### WHAT YOU SHOULD DO
Pull every line that includes the word "third" from the data.
═════ DATA RECORDS
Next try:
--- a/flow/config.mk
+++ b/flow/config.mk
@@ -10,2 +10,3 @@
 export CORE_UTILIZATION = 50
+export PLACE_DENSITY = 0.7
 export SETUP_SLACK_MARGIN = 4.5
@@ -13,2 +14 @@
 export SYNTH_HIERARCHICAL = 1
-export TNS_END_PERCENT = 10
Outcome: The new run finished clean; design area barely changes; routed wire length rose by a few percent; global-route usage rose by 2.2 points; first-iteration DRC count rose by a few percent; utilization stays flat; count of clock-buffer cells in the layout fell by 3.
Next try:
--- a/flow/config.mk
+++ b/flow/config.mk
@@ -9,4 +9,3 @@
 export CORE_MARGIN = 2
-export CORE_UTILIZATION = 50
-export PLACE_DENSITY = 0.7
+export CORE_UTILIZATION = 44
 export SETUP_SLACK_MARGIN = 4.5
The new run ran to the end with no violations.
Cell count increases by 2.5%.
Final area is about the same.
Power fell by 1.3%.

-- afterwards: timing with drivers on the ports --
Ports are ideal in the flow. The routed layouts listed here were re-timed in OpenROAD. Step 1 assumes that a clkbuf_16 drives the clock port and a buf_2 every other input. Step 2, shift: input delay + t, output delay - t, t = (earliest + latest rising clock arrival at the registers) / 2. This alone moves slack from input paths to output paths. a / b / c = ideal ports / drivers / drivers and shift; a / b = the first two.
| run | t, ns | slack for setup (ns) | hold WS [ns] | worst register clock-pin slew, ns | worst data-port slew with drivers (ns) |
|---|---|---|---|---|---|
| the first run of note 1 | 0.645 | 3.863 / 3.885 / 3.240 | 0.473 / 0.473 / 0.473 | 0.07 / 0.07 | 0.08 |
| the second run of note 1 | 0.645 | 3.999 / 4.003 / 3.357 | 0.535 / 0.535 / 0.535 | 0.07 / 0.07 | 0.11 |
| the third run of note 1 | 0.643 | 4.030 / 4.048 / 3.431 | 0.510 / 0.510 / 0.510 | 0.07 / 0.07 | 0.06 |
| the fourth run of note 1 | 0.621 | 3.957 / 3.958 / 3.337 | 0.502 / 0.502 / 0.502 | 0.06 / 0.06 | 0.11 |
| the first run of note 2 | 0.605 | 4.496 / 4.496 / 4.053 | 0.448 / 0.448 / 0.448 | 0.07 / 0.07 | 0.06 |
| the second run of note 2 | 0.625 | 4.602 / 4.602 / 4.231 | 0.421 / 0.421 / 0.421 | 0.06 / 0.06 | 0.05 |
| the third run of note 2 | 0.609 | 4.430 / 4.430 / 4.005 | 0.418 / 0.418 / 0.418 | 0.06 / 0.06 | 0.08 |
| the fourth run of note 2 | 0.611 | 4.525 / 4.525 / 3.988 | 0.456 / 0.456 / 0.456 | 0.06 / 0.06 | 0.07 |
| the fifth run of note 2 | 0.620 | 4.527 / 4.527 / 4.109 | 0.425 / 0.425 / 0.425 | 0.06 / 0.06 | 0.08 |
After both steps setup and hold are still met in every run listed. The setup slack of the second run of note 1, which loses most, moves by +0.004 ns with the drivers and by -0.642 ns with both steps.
══════════
═════ DATA RECORDS
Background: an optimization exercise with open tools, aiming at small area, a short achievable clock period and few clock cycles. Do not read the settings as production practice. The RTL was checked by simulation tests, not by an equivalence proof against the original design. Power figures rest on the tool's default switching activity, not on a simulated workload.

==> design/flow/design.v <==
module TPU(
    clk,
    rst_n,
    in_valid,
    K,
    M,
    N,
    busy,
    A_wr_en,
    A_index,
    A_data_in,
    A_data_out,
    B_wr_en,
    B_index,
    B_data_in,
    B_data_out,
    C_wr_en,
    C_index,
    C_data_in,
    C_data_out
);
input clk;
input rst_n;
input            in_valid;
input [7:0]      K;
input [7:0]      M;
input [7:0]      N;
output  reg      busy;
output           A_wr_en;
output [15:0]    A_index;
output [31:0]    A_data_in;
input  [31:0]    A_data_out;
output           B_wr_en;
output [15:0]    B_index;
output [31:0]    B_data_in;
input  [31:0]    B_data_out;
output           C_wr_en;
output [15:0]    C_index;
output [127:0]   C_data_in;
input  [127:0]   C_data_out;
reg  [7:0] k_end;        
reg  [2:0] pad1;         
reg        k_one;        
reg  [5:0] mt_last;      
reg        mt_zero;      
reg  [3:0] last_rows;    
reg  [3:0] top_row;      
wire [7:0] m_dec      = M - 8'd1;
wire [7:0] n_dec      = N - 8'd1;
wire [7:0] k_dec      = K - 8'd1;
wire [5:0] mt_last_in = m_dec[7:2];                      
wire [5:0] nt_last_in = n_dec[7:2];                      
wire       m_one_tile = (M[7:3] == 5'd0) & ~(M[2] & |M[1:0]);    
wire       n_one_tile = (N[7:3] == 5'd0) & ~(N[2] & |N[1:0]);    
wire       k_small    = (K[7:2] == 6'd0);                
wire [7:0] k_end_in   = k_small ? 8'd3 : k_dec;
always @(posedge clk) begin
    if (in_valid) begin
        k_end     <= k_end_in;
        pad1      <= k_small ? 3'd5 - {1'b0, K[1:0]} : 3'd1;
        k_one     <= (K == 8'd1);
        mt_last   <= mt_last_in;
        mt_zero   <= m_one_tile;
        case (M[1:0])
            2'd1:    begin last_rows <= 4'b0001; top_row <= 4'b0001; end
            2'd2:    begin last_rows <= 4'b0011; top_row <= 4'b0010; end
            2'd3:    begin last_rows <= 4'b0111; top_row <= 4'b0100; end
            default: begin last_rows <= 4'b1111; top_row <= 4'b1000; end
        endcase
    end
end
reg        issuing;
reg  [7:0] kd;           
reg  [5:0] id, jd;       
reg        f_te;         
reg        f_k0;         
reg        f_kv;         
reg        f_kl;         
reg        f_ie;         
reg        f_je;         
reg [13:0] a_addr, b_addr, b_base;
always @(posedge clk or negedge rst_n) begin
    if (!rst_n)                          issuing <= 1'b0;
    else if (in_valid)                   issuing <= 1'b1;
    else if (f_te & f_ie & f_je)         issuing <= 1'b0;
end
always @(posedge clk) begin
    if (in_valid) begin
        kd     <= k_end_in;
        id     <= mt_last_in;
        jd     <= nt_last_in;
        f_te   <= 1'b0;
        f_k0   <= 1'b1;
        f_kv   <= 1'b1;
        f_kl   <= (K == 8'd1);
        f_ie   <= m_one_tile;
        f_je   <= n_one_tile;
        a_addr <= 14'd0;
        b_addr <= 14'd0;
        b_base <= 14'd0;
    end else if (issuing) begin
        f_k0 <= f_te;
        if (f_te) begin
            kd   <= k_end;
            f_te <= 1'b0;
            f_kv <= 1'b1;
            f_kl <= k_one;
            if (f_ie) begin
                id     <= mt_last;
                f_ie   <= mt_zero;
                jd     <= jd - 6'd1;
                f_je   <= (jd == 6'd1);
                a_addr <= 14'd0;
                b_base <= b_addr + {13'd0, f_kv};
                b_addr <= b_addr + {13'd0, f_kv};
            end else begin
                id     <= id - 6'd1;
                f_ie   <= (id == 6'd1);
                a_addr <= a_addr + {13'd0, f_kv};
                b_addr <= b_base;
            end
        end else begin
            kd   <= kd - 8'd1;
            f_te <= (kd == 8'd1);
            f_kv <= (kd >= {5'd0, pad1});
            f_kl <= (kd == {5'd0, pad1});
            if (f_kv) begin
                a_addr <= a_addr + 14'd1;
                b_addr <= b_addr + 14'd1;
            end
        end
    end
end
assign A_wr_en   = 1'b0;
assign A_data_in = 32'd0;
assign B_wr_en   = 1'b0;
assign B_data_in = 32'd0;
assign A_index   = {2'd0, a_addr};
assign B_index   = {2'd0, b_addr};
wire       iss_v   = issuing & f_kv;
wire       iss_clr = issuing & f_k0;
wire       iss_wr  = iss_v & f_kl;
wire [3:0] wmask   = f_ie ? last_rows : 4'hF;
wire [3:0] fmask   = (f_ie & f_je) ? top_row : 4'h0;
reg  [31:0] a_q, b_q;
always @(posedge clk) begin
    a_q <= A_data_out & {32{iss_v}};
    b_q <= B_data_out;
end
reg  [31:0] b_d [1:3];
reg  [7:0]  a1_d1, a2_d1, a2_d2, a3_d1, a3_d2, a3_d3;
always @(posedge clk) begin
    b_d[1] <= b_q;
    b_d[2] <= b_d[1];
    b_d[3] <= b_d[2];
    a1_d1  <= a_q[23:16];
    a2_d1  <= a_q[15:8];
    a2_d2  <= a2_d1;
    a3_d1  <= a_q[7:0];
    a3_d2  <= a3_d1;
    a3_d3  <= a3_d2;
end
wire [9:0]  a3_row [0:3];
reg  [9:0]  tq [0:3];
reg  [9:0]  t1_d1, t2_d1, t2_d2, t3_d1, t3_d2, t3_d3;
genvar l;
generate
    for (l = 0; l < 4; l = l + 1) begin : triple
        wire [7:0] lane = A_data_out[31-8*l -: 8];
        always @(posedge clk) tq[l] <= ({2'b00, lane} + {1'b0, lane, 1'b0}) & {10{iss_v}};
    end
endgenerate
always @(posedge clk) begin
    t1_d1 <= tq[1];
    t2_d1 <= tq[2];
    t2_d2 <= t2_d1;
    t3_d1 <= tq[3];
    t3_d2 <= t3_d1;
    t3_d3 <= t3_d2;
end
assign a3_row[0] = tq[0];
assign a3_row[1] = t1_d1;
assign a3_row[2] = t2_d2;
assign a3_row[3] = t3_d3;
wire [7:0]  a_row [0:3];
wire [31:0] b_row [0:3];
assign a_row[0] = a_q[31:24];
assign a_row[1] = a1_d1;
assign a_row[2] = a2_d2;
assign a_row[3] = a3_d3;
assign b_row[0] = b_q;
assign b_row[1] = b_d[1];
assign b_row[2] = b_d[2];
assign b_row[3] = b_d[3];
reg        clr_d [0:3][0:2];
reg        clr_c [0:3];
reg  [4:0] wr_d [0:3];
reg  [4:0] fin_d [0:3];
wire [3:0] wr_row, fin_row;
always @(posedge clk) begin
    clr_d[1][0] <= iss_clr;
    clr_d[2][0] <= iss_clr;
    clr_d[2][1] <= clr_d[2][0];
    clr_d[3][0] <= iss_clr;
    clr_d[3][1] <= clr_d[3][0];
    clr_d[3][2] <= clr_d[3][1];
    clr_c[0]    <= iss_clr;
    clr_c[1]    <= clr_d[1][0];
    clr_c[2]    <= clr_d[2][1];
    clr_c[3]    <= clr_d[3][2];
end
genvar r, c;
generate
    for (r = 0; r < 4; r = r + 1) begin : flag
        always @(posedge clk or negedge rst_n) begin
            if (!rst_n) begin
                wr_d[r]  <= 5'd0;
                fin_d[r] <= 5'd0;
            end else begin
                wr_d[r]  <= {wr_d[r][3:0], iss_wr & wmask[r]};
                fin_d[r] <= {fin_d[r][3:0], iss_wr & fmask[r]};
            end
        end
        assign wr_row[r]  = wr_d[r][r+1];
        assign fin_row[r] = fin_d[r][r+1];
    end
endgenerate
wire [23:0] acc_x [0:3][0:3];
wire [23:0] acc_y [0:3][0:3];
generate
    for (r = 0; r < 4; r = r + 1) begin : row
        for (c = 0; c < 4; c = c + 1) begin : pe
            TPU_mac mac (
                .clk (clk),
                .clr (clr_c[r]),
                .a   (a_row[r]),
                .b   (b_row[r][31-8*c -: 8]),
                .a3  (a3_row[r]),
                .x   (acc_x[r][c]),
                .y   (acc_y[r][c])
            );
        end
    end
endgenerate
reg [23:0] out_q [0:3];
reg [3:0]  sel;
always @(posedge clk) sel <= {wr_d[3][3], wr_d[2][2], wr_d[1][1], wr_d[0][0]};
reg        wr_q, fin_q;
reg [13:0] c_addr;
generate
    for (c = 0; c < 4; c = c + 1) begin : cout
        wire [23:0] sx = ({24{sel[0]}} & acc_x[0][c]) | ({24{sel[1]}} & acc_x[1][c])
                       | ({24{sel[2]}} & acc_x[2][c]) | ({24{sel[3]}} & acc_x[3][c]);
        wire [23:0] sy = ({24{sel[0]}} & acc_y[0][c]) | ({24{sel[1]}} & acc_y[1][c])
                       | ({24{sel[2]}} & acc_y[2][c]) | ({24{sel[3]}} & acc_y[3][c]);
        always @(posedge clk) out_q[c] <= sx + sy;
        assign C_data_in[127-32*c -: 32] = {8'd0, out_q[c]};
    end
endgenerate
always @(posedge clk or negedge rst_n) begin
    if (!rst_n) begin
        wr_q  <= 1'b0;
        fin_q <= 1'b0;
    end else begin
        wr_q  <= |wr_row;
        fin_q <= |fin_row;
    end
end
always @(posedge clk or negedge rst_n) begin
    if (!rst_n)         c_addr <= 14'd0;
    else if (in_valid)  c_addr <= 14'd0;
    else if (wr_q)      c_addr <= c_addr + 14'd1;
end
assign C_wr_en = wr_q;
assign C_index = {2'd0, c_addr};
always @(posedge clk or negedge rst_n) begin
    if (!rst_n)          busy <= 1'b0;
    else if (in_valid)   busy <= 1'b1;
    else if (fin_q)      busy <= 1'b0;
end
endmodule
══════════
═════ DATA RECORDS
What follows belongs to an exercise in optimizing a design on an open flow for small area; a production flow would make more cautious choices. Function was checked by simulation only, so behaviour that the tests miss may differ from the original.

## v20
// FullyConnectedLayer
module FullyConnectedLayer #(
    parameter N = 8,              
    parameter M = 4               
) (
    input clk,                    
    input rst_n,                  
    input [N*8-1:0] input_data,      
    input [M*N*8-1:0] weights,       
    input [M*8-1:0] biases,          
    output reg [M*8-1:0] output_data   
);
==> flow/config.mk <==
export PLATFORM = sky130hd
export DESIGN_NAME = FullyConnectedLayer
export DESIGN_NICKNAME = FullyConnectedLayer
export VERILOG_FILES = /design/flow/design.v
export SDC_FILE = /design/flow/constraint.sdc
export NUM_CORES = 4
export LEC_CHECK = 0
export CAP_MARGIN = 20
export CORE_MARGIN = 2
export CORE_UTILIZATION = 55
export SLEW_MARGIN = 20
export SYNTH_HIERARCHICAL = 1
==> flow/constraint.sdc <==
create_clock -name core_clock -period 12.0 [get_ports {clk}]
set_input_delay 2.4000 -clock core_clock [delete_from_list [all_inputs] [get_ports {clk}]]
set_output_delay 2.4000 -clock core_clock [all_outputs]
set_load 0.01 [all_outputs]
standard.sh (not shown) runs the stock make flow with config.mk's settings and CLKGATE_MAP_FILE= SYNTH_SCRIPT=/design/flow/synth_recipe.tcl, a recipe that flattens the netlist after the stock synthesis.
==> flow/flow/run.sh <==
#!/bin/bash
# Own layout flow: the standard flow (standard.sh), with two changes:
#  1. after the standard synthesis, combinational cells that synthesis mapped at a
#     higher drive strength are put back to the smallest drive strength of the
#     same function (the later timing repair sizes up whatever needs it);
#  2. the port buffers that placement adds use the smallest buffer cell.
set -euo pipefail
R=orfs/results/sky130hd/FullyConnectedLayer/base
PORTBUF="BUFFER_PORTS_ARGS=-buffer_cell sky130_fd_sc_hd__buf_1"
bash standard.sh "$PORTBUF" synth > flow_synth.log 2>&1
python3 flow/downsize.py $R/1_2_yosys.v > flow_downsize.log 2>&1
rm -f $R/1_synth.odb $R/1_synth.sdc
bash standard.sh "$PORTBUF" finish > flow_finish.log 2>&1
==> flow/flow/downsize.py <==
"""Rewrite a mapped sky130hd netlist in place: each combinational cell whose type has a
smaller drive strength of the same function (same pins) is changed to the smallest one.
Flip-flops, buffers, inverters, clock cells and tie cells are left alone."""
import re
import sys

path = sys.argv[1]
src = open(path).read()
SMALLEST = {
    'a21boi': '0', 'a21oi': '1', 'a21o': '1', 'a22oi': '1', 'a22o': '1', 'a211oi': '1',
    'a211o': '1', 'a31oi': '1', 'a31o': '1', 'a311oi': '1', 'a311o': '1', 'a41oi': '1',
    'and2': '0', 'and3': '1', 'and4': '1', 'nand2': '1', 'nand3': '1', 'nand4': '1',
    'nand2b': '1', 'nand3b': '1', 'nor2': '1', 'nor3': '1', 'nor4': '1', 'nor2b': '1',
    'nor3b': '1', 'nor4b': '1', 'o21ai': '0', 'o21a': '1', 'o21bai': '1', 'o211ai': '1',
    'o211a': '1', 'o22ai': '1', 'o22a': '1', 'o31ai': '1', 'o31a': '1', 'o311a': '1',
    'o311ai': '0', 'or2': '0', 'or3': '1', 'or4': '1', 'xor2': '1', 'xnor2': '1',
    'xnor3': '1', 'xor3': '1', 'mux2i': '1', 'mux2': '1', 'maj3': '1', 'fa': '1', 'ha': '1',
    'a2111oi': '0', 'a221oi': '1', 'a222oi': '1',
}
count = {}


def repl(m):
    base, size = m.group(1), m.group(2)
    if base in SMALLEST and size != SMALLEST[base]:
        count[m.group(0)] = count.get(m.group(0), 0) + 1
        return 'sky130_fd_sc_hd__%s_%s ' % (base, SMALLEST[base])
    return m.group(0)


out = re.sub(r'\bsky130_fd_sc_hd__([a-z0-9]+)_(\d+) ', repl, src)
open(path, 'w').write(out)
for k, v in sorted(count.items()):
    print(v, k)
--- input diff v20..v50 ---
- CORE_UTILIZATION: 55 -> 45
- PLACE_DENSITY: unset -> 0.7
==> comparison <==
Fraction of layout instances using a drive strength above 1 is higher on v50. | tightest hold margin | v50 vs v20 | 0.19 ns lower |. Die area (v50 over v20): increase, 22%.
══════════
### ANSWER BELOW
| the third run of note 1 | 0.643 | 4.030 / 4.048 / 3.431 | 0.510 / 0.510 / 0.510 | 0.07 / 0.07 | 0.06 |
| the third run of note 2 | 0.609 | 4.430 / 4.430 / 4.005 | 0.418 / 0.418 / 0.418 | 0.06 / 0.06 | 0.08 |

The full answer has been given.